((

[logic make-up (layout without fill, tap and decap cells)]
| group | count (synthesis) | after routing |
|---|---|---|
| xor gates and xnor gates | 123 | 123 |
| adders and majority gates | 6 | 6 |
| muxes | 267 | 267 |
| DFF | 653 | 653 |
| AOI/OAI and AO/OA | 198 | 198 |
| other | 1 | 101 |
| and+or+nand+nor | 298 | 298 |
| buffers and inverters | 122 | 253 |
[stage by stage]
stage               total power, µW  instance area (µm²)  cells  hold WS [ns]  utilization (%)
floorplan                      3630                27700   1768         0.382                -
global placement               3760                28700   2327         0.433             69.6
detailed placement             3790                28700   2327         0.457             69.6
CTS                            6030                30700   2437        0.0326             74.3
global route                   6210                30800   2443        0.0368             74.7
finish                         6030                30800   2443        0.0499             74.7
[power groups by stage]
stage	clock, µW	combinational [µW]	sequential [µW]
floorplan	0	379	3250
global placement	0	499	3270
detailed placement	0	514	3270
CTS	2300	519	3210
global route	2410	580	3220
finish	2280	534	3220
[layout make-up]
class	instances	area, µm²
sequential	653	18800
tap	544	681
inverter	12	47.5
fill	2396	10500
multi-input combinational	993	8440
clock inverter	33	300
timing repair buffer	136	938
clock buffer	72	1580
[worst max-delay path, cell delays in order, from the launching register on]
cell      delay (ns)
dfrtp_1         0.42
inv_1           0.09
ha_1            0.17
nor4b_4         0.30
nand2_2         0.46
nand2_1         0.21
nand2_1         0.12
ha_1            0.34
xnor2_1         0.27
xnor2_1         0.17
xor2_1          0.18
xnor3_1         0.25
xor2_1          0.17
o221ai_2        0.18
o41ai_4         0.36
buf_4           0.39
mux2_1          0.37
==> config.mk <==
export PLATFORM = sky130hd
export DESIGN_NAME = socket_regs
export DESIGN_NICKNAME = d
export VERILOG_FILES = /design/src/rtl/sockreg_pkg.sv /design/src/rtl/irq_mode_if.sv /design/src/rtl/irq_shaper.sv /design/src/rtl/socket_regs.sv
export VERILOG_INCLUDE_DIRS = /design/src /design/src/rtl
export SDC_FILE = /design/constraint.sdc
export NUM_CORES = 1
export LEC_CHECK = 0
export ABC_AREA = 1
export BUFFER_PORTS_ARGS = -buffer_cell sky130_fd_sc_hd__buf_2
export CAP_MARGIN = 25
export CORE_ASPECT_RATIO = 0.7
export CORE_MARGIN = 2
export CORE_UTILIZATION = 39
export CTS_CLUSTER_DIAMETER = 60
export DETAILED_ROUTE_END_ITERATION = 7
export GPL_ROUTABILITY_DRIVEN = 0
export PLACE_DENSITY = 0.72
export SLEW_MARGIN = 0
export SYNTH_ARGS = -nofsm -noshare
export SYNTH_HDL_FRONTEND = slang
export SYNTH_SLANG_ARGS = --single-unit
==> constraint.sdc <==
create_clock -name clk_i -period 1.19 [get_ports clk_i]
set_clock_uncertainty 0.1 [all_clocks]
set_input_delay 0 -clock clk_i [delete_from_list [all_inputs] [get_ports clk_i]]
set_output_delay 0 -clock clk_i [all_outputs]
set_load 0.005 [all_outputs]
==> src/rtl/sockreg_defines.svh <==
// Purpose: constants for the socket control and I/O offset register bank
// Assumes: byte-wide register access, 12-bit socket-base offset
// Notes: legacy index is the low byte of the socket-base offset
// Overview of operation
// - global control bits 7-5 read zero, writes to them ignored.
// - bit 4 selects card B host interrupt edge (0) or level (1).
// - bit 3 selects card A host interrupt edge (0) or level (1).
// - bit 2 selects status-change clear: read clears (0) or write-one (1).
// - bit 1 selects status-change host interrupt edge (0) or level (1).
// - bit 0 power-down: card outputs undriven except during an active card cycle.
// - in power-down card interrupts still accepted; only a card access wakes interface.
// - control bits 2-0 cleared only by global reset.
// - global control at offset 81Eh, legacy index 1Eh, resets to 00h.
// - window low offset byte holds bits 7-0; bit 0 always reads zero.
// - window high offset byte holds bits 15-8, fully read/write, resets zero.
// - window 0 at 836h/837h, window 1 at 838h/839h.
// - write-one clear of card-detect flag also clears software card-detect request.
`ifndef SOCKREG_DEFINES_SVH
`define SOCKREG_DEFINES_SVH
`define GCTRL_OFS 12'h81E
`define GCTRL_IDX 8'h1E
`define WIN0_LO_OFS 12'h836
`define WIN0_HI_OFS 12'h837
`define WIN1_LO_OFS 12'h838
`define WIN1_HI_OFS 12'h839
`define GCTRL_RST 8'h00
`define WIN_RST 8'h00
`define GC_PWRDN_BIT 0
`define GC_CSCLVL_BIT 1
`define GC_FCLR_BIT 2
`define GC_ALVL_BIT 3
`define GC_BLVL_BIT 4
`define GC_RW_MASK 8'h1F
`define WIN_LO_MASK 8'hFE
`define CD_FLAG_BIT 3
`endif

==> src/rtl/sockreg_pkg.sv <==
package sockreg_pkg;
  typedef logic [7:0] byte_t;
  typedef enum logic [1:0] {IRQ_A, IRQ_B, IRQ_CSC} irq_src_e;
endpackage
===== config.mk =====
export PLATFORM = sky130hd
export DESIGN_NAME = asgen_uart
export DESIGN_NICKNAME = d
export VERILOG_FILES = /design/src/hw/asgen_pkg.sv /design/src/hw/asgen_uart.sv /design/src/hw/asgen_fifo.sv
export SDC_FILE = /design/constraint.sdc
export NUM_CORES = 1
export LEC_CHECK = 0
export BUFFER_PORTS_ARGS = -buffer_cell sky130_fd_sc_hd__buf_2
export CAP_MARGIN = 40
export CORE_AREA = 3 3 149 151
export DETAILED_ROUTE_END_ITERATION = 16
export DIE_AREA = 0 0 152 154
export GPL_TIMING_DRIVEN = 0
export PLACE_DENSITY = 0.65
export RECOVER_POWER = 25
export SLEW_MARGIN = 5
export SYNTH_ARGS = -nofsm -noshare
export SYNTH_HDL_FRONTEND = slang
export SYNTH_HIERARCHICAL = 1
export SYNTH_SLANG_ARGS = --single-unit

===== constraint.sdc =====
create_clock -name sys_clk -period 3.72 [get_ports sys_clk]
set_clock_uncertainty 0.1 [all_clocks]
set_input_delay 0.186 -clock sys_clk [delete_from_list [all_inputs] [get_ports sys_clk]]
set_output_delay 0.186 -clock sys_clk [all_outputs]
set_load 0.005 [all_outputs]

===== src/hw/asgen_pkg.sv =====
// Shared constants, register layouts and state types for the async serial port
package asgen_pkg;

	// ****************************************
	// Register addresses
	// ****************************************
	localparam logic [15:0] ASGEN_ADDR_MODE = 16'hff70;   // Async mode register
	localparam logic [15:0] ASGEN_ADDR_STATUS = 16'hff71; // Receive status register
	localparam logic [15:0] ASGEN_ADDR_SYNC = 16'hff72;   // Synchronous mode register
	localparam logic [15:0] ASGEN_ADDR_BAUD = 16'hff73;   // Baud control register
	localparam logic [15:0] ASGEN_ADDR_DATA = 16'hff74;   // Read rx buffer, write tx queue

	// ****************************************
	// Reset values and masks
	// ****************************************
	localparam logic [7:0] ASGEN_MODE_RST = 8'h00;
	localparam logic [7:0] ASGEN_SYNC_RST = 8'h00;
	localparam logic [7:0] ASGEN_BAUD_RST = 8'h00;
	localparam logic [7:0] ASGEN_SYNC_WMASK = 8'h86; // Bits 0 and 3..6 held at zero
	localparam logic [7:0] ASGEN_TX_IDLE_CHAR = 8'hff; // Value the tx shift register loads at reset

	// ****************************************
	// Parity selections
	// ****************************************
	localparam logic [1:0] ASGEN_PAR_NONE = 2'h0;
	localparam logic [1:0] ASGEN_PAR_ZERO = 2'h1;
	localparam logic [1:0] ASGEN_PAR_ODD = 2'h2;
	localparam logic [1:0] ASGEN_PAR_EVEN = 2'h3;

	// ****************************************
	// Baud generator codes
	// ****************************************
	localparam logic [3:0] ASGEN_PRE_SLOW = 4'h0;   // Source is system clock / 2^10
	localparam logic [3:0] ASGEN_PRE_BASE = 4'h5;   // Source is system clock / 2^0
	localparam logic [3:0] ASGEN_PRE_TOP = 4'he;    // Source is system clock / 2^9
	localparam int ASGEN_PRE_SLOW_SHIFT = 10;       // Exponent of the slowest source
	localparam logic [3:0] ASGEN_DIV_BYPASS = 4'hf; // Divider passes source undivided
	localparam logic [4:0] ASGEN_DIV_BASE = 5'h10;  // Divider is 16 plus k
	localparam int ASGEN_FIFO_DEPTH = 4;            // Words queued for transmit
	localparam int ASGEN_DATA_W = 8;                // Character width

	// ****************************************
	// Register layouts
	// ****************************************
	typedef struct packed {
		logic tx_enable;          // Bit 7
		logic rx_enable;          // Bit 6
		logic [1:0] parity;       // Bits 5..4
		logic char8;              // Bit 3, 1 gives 8 character bits
		logic stop2;              // Bit 2, 1 gives two stop bits
		logic err_suppress_done;  // Bit 1
		logic clk_sel;            // Bit 0, stored only
	} asgen_mode_t;

	typedef struct packed {
		logic [4:0] rsvd;         // Read as zero
		logic parity_err;         // Bit 2
		logic framing_err;        // Bit 1
		logic overrun_err;        // Bit 0
	} asgen_status_t;

	typedef struct packed {
		logic [3:0] prescale_select;
		logic [3:0] divider_select;
	} asgen_baud_t;

	// ****************************************
	// State types
	// ****************************************
	typedef enum logic [2:0] {ASGEN_TX_IDLE, ASGEN_TX_START, ASGEN_TX_DATA, ASGEN_TX_PARITY,
		ASGEN_TX_STOP} asgen_tx_state_t;
	typedef enum logic [2:0] {ASGEN_RX_IDLE, ASGEN_RX_START, ASGEN_RX_DATA, ASGEN_RX_PARITY,
		ASGEN_RX_STOP} asgen_rx_state_t;

endpackage


===== src/hw/asgen_uart.sv =====
// Async serial port with programmable baud generator and sync-mode pins
// Overview of operation
// RL1: Writing transmit register starts framed transmission
// RL2: Empty shift register raises transmit done
// RL3: Software never rewrites mode during transmission
// RL4: Receive enable bit six enables sampling
// RL5: Low input, half bit, recheck start bit
// RL6: Frame ends after data, parity, stop
// RL7: Frame end loads buffer, raises done
// RL8: Errored frame loaded; done unless suppressed
// RL9: Clearing receive enable aborts without effects
// RL10: Late receive disable gives three outcomes
// RL11: Software reads buffer after every frame
// RL12: Error request precedes receive done request
// RL13: Flag parity, framing and overrun errors
// RL14: Status clears on buffer read, next frame
// RL15: Software reads status before the buffer
// RL16: Software reloads ones after transmit abort
// RL17: Sync mode uses clock, out, in; the code holds clock high, and out echoes in while sync bit 7 is set and stays high otherwise
// RL18: Sync register resets zero, reserved zero
// RL19: Sync mode needs async mode zero
// RL20: Divider nibble divides by sixteen plus k; the code bypasses the divider for nibble f
// RL21: Prescale nibble selects counter source clock
// RL22: Software never writes baud during transfer
// RL23: Frame format set by mode register
// RL24: Seven-bit characters drop and zero bit seven
// RL25: Baud is source over power, 16+k
// RL26: Idle transmit line stays high
`timescale 1ns/10ps
module asgen_uart
	import asgen_pkg::*;
#(
	parameter int FIFO_DEPTH = ASGEN_FIFO_DEPTH
) (
	input wire logic sys_clk,
	input wire logic arst_n,
	input wire logic osc_mode_bit,
	input wire logic [15:0] reg_addr,
	input wire logic reg_wr,
	input wire logic reg_rd,
	input wire logic [7:0] reg_wdata,
	output logic [7:0] reg_rdata,
	output logic tx_ready,
	input wire logic rxd,
	output logic txd,
	output logic sync_serial_clk,
	output logic sync_serial_out,
	input wire logic sync_serial_in,
	output logic tx_done_irq,
	output logic tx_done_flag,
	output logic rx_done_irq,
	output logic rx_error_irq
);

	// ****************************************
	// Helper functions
	// ****************************************

	// Mask of prescaler bits that must be all ones for a source tick
	function automatic logic [9:0] pre_mask(input logic [3:0] code);
		int shift;
		logic [9:0] m;
		shift = ASGEN_PRE_SLOW_SHIFT;
		if (code >= ASGEN_PRE_BASE && code <= ASGEN_PRE_TOP) begin
			shift = int'(code - ASGEN_PRE_BASE);
		end
		for (int i = 0; i < 10; i++) begin
			m[i] = (i < shift);
		end
		return m;
	endfunction

	// Last count of the 5-bit counter for one half bit
	function automatic logic [4:0] half_last(input logic [3:0] div);
		if (div == ASGEN_DIV_BYPASS) begin
			return 5'h00;
		end
		return ASGEN_DIV_BASE + {1'b0, div} - 5'h01;
	endfunction

	// Parity bit for the chosen scheme; none and zero both give 0
	function automatic logic par_bit(input logic [1:0] sel, input logic [7:0] data);
		if (sel == ASGEN_PAR_EVEN) begin
			return ^data;
		end else if (sel == ASGEN_PAR_ODD) begin
			return ~^data;
		end
		return 1'b0;
	endfunction

	// ****************************************
	// Reset release and input synchronisers
	// ****************************************
	logic [1:0] rst_sync;      // Reset release pipeline
	logic rst_n;               // Synchronised reset
	logic [2:0] rxd_sync;      // Receive pin stages
	logic rx_level;            // Accepted receive level
	logic [2:0] si_sync;       // Sync-mode input stages
	logic si_level;            // Accepted sync-mode input level

	// Release reset only after two clean edges
	always_ff @(posedge sys_clk or negedge arst_n) begin
		if (!arst_n) begin
			rst_sync <= 2'h0;
		end else begin
			rst_sync <= {rst_sync[0], 1'b1};
		end
	end
	assign rst_n = rst_sync[1];

	// Pin levels count only once stages two and three agree
	always_ff @(posedge sys_clk or negedge rst_n) begin
		if (!rst_n) begin
			rxd_sync <= 3'h7;
			si_sync <= 3'h7;
			rx_level <= 1'b1;
			si_level <= 1'b1;
		end else begin
			rxd_sync <= {rxd_sync[1:0], rxd};
			si_sync <= {si_sync[1:0], sync_serial_in};
			if (rxd_sync[1] == rxd_sync[2]) begin
				rx_level <= rxd_sync[2];
			end
			if (si_sync[1] == si_sync[2]) begin
				si_level <= si_sync[2];
			end
		end
	end

	// ****************************************
	// Register file
	// ****************************************
	asgen_mode_t mode;         // Async mode register
	asgen_baud_t baud;         // Baud control register
	logic [7:0] sync_mode;     // Synchronous mode register
	asgen_status_t status;     // Receive status register
	logic [7:0] rx_buffer_reg; // Last received character
	logic wr_mode;
	logic wr_data;
	logic rd_data;

	assign wr_mode = reg_wr && (reg_addr == ASGEN_ADDR_MODE);
	assign wr_data = reg_wr && (reg_addr == ASGEN_ADDR_DATA);
	assign rd_data = reg_rd && (reg_addr == ASGEN_ADDR_DATA);

	// Control register writes
	always_ff @(posedge sys_clk or negedge rst_n) begin
		if (!rst_n) begin
			mode <= ASGEN_MODE_RST;
			baud <= ASGEN_BAUD_RST;
			sync_mode <= ASGEN_SYNC_RST;
		end else if (wr_mode) begin
			mode <= reg_wdata;
		end else if (reg_wr && reg_addr == ASGEN_ADDR_BAUD) begin
			baud <= reg_wdata;
		end else if (reg_wr && reg_addr == ASGEN_ADDR_SYNC) begin
			// RL18: reserved bits forced zero
			sync_mode <= reg_wdata & ASGEN_SYNC_WMASK;
		end
	end

	// Read data registered one cycle after the strobe
	always_ff @(posedge sys_clk or negedge rst_n) begin
		if (!rst_n) begin
			reg_rdata <= 8'h00;
		end else if (reg_rd) begin
			if (reg_addr == ASGEN_ADDR_MODE) begin
				reg_rdata <= mode;
			end else if (reg_addr == ASGEN_ADDR_STATUS) begin
				reg_rdata <= status;
			end else if (reg_addr == ASGEN_ADDR_SYNC) begin
				reg_rdata <= sync_mode;
			end else if (reg_addr == ASGEN_ADDR_BAUD) begin
				reg_rdata <= baud;
			end else if (reg_addr == ASGEN_ADDR_DATA) begin
				reg_rdata <= rx_buffer_reg;
			end else begin
				// Unmapped addresses read as zero
				reg_rdata <= 8'h00;
			end
		end
	end

	// ****************************************
	// Baud rate generator source
	// ****************************************
	logic fx_half;             // Toggle giving fx/2 when osc mode is low
	logic fxx_en;              // One system-clock tick
	logic [9:0] pre_cnt;       // Prescaler
	logic fsck_tick;           // Source tick of the 5-bit counters
	logic [4:0] half_lim;      // Half-bit terminal count

	assign fxx_en = osc_mode_bit || fx_half;
	// RL21: source select by prescale nibble
	assign fsck_tick = fxx_en && ((pre_cnt & pre_mask(baud.prescale_select))
		== pre_mask(baud.prescale_select));
	// RL20: divide by sixteen plus k, nibble f bypasses the divider
	assign half_lim = half_last(baud.divider_select);

	// Free-running prescaler; shared so tx and rx see one time base
	always_ff @(posedge sys_clk or negedge rst_n) begin
		if (!rst_n) begin
			fx_half <= 1'b0;
			pre_cnt <= 10'h000;
		end else begin
			fx_half <= ~fx_half;
			if (fxx_en) begin
				pre_cnt <= pre_cnt + 10'h001;
			end
		end
	end

	// ****************************************
	// Transmit queue and transmitter
	// ****************************************
	asgen_tx_state_t tx_state;
	logic [7:0] q_data;        // Head of queue
	logic q_valid;
	logic q_take;              // Transmitter takes the head
	logic [7:0] tx_shift_reg;  // Bits still to send
	logic [2:0] tx_bits;       // Data bits sent
	logic tx_par;              // Parity to send
	logic tx_stop2;            // Second stop bit pending
	logic [4:0] tx_cnt;        // 5-bit bit timer
	logic tx_phase;            // Second half of a bit
	logic tx_bit_end;          // Full bit elapsed

	// RL1: a write queues the character
	asgen_fifo #(.WIDTH(ASGEN_DATA_W), .DEPTH(FIFO_DEPTH)) u_txq (
		.sys_clk(sys_clk),
		.rst_n(rst_n),
		.in_data(reg_wdata),
		.in_valid(wr_data),
		.in_ready(tx_ready),
		.out_data(q_data),
		.out_valid(q_valid),
		.out_ready(q_take)
	);

	assign q_take = (tx_state == ASGEN_TX_IDLE) && mode.tx_enable && q_valid;
	assign tx_bit_end = fsck_tick && (tx_cnt == half_lim) && tx_phase;

	// RL25: bit time is two half periods of the divided source
	always_ff @(posedge sys_clk or negedge rst_n) begin
		if (!rst_n) begin
			tx_cnt <= 5'h00;
			tx_phase <= 1'b0;
		end else if (tx_state == ASGEN_TX_IDLE) begin
			tx_cnt <= 5'h00;
			tx_phase <= 1'b0;
		end else if (fsck_tick) begin
			if (tx_cnt == half_lim) begin
				tx_cnt <= 5'h00;
				tx_phase <= ~tx_phase;
			end else begin
				tx_cnt <= tx_cnt + 5'h01;
			end
		end
	end

	// Transmit sequencer; clearing tx enable abandons the frame
	always_ff @(posedge sys_clk or negedge rst_n) begin
		if (!rst_n) begin
			tx_state <= ASGEN_TX_IDLE;
			tx_shift_reg <= ASGEN_TX_IDLE_CHAR;
			tx_bits <= 3'h0;
			tx_par <= 1'b0;
			tx_stop2 <= 1'b0;
			txd <= 1'b1;
			tx_done_irq <= 1'b0;
		end else begin
			tx_done_irq <= 1'b0;
			if (!mode.tx_enable) begin
				// RL26: line idles high
				tx_state <= ASGEN_TX_IDLE;
				txd <= 1'b1;
			end else begin
				case (tx_state)
					ASGEN_TX_IDLE: begin
						txd <= 1'b1;
						if (q_valid) begin
							// RL24: bit seven dropped for short characters
							tx_shift_reg <= mode.char8 ? q_data : {1'b0, q_data[6:0]};
							// RL23: parity from chosen scheme
							tx_par <= par_bit(mode.parity,
								mode.char8 ? q_data : {1'b0, q_data[6:0]});
							tx_stop2 <= mode.stop2;
							tx_bits <= 3'h0;
							// RL1: start bit added
							txd <= 1'b0;
							tx_state <= ASGEN_TX_START;
						end
					end
					ASGEN_TX_START: begin
						if (tx_bit_end) begin
							txd <= tx_shift_reg[0];
							tx_state <= ASGEN_TX_DATA;
						end
					end
					ASGEN_TX_DATA: begin
						if (tx_bit_end) begin
							tx_shift_reg <= {1'b1, tx_shift_reg[7:1]};
							tx_bits <= tx_bits + 3'h1;
							if (tx_bits == (mode.char8 ? 3'h7 : 3'h6)) begin
								if (mode.parity == ASGEN_PAR_NONE) begin
									txd <= 1'b1;
									tx_state <= ASGEN_TX_STOP;
								end else begin
									txd <= tx_par;
									tx_state <= ASGEN_TX_PARITY;
								end
							end else begin
								txd <= tx_shift_reg[1];
							end
						end
					end
					ASGEN_TX_PARITY: begin
						if (tx_bit_end) begin
							txd <= 1'b1;
							tx_state <= ASGEN_TX_STOP;
						end
					end
					ASGEN_TX_STOP: begin
						if (tx_bit_end) begin
							if (tx_stop2) begin
								tx_stop2 <= 1'b0;
							end else begin
								// RL2: shift register empty, signal done
								tx_done_irq <= 1'b1;
								tx_state <= ASGEN_TX_IDLE;
							end
						end
					end
					default: begin
						tx_state <= ASGEN_TX_IDLE;
					end
				endcase
			end
		end
	end

	// RL2: sticky done flag, a new frame done wins over the write clear
	always_ff @(posedge sys_clk or negedge rst_n) begin
		if (!rst_n) begin
			tx_done_flag <= 1'b0;
		end else if (tx_done_irq) begin
			tx_done_flag <= 1'b1;
		end else if (wr_data) begin
			tx_done_flag <= 1'b0;
		end
	end

	// ****************************************
	// Receiver
	// ****************************************
	asgen_rx_state_t rx_state;
	logic [7:0] rx_shift;      // Incoming bits, LSB first
	logic [2:0] rx_bits;       // Data bits taken
	logic rx_par_got;          // Received parity bit
	logic [4:0] rx_cnt;        // 5-bit bit timer
	logic rx_phase;            // Second half of a bit
	logic rx_half;             // Half bit elapsed
	logic rx_sample;           // Mid-bit sample point
	logic rx_unread;           // Buffer holds unread data
	logic rx_done_pend;        // Done request waiting for its slot
	logic [7:0] rx_char;       // Assembled character
	asgen_status_t rx_errs;    // Errors of the frame in hand

	assign rx_half = fsck_tick && (rx_cnt == half_lim);
	assign rx_sample = rx_half && rx_phase;
	// RL24: bit seven reads zero for short characters
	assign rx_char = mode.char8 ? rx_shift : {1'b0, rx_shift[7:1]};

	// RL13: parity, framing and overrun causes
	always_comb begin
		rx_errs = '0;
		rx_errs.parity_err = (mode.parity == ASGEN_PAR_EVEN || mode.parity == ASGEN_PAR_ODD)
			&& (par_bit(mode.parity, rx_char) != rx_par_got);
		rx_errs.framing_err = !rx_level;
		rx_errs.overrun_err = rx_unread && !rd_data;
	end

	// RL5: counter restarts at the edge and again on a confirmed start bit
	always_ff @(posedge sys_clk or negedge rst_n) begin
		if (!rst_n) begin
			rx_cnt <= 5'h00;
			rx_phase <= 1'b0;
		end else if (rx_state == ASGEN_RX_IDLE || (rx_state == ASGEN_RX_START && rx_half)) begin
			rx_cnt <= 5'h00;
			rx_phase <= 1'b0;
		end else if (fsck_tick) begin
			if (rx_cnt == half_lim) begin
				rx_cnt <= 5'h00;
				rx_phase <= ~rx_phase;
			end else begin
				rx_cnt <= rx_cnt + 5'h01;
			end
		end
	end

	// Receive sequencer, buffer, status and requests
	always_ff @(posedge sys_clk or negedge rst_n) begin
		if (!rst_n) begin
			rx_state <= ASGEN_RX_IDLE;
			rx_shift <= 8'h00;
			rx_bits <= 3'h0;
			rx_par_got <= 1'b0;
			rx_buffer_reg <= 8'h00;
			status <= '0;
			rx_unread <= 1'b0;
			rx_done_pend <= 1'b0;
			rx_done_irq <= 1'b0;
			rx_error_irq <= 1'b0;
		end else begin
			rx_done_irq <= 1'b0;
			rx_error_irq <= 1'b0;
			// RL14: a buffer read clears status and unread mark
			if (rd_data) begin
				status <= '0;
				rx_unread <= 1'b0;
			end
			if (!mode.rx_enable) begin
				// RL9: stop at once, nothing updated or requested
				// RL10: a pending done request is dropped too
				rx_state <= ASGEN_RX_IDLE;
				rx_done_pend <= 1'b0;
			end else begin
				// RL10: done request issues one source tick after loading
				if (rx_done_pend && fsck_tick) begin
					rx_done_pend <= 1'b0;
					rx_done_irq <= 1'b1;
				end
				case (rx_state)
					ASGEN_RX_IDLE: begin
						// RL4: sampling only while enabled
						if (!rx_level) begin
							rx_state <= ASGEN_RX_START;
						end
					end
					ASGEN_RX_START: begin
						// RL5: recheck after half a bit
						if (rx_half) begin
							rx_bits <= 3'h0;
							rx_state <= rx_level ? ASGEN_RX_IDLE : ASGEN_RX_DATA;
						end
					end
					ASGEN_RX_DATA: begin
						if (rx_sample) begin
							rx_shift <= {rx_level, rx_shift[7:1]};
							rx_bits <= rx_bits + 3'h1;
							if (rx_bits == (mode.char8 ? 3'h7 : 3'h6)) begin
								rx_state <= (mode.parity == ASGEN_PAR_NONE) ? ASGEN_RX_STOP
									: ASGEN_RX_PARITY;
							end
						end
					end
					ASGEN_RX_PARITY: begin
						if (rx_sample) begin
							rx_par_got <= rx_level;
							rx_state <= ASGEN_RX_STOP;
						end
					end
					ASGEN_RX_STOP: begin
						// RL6: one stop bit closes the frame
						if (rx_sample) begin
							// RL7: load buffer even for errored frames
							rx_buffer_reg <= rx_char;
							rx_unread <= 1'b1;
							// RL14: next frame replaces status, winning over a read
							status <= rx_errs;
							// RL12: error request goes out first
							rx_error_irq <= (rx_errs != '0);
							// RL8: suppress done on error when asked
							rx_done_pend <= (rx_errs == '0) || !mode.err_suppress_done;
							rx_state <= ASGEN_RX_IDLE;
						end
					end
					default: begin
						rx_state <= ASGEN_RX_IDLE;
					end
				endcase
			end
		end
	end

	// ****************************************
	// Synchronous mode pins
	// ****************************************
	// RL17: three lines; shift timing lives elsewhere, so clock idles high and out is high, or echoes in while bit 7 is set
	always_ff @(posedge sys_clk or negedge rst_n) begin
		if (!rst_n) begin
			sync_serial_clk <= 1'b1;
			sync_serial_out <= 1'b1;
		end else begin
			sync_serial_clk <= 1'b1;
			sync_serial_out <= sync_mode[7] ? si_level : 1'b1;
		end
	end

endmodule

))

**What you need to do:**
Lines containing the word "system" are to be located in the entries and copied.

**Result of this exercise:**
	localparam logic [3:0] ASGEN_PRE_SLOW = 4'h0;   // Source is system clock / 2^10
	localparam logic [3:0] ASGEN_PRE_BASE = 4'h5;   // Source is system clock / 2^0
	localparam logic [3:0] ASGEN_PRE_TOP = 4'he;    // Source is system clock / 2^9
	logic fxx_en;              // One system-clock tick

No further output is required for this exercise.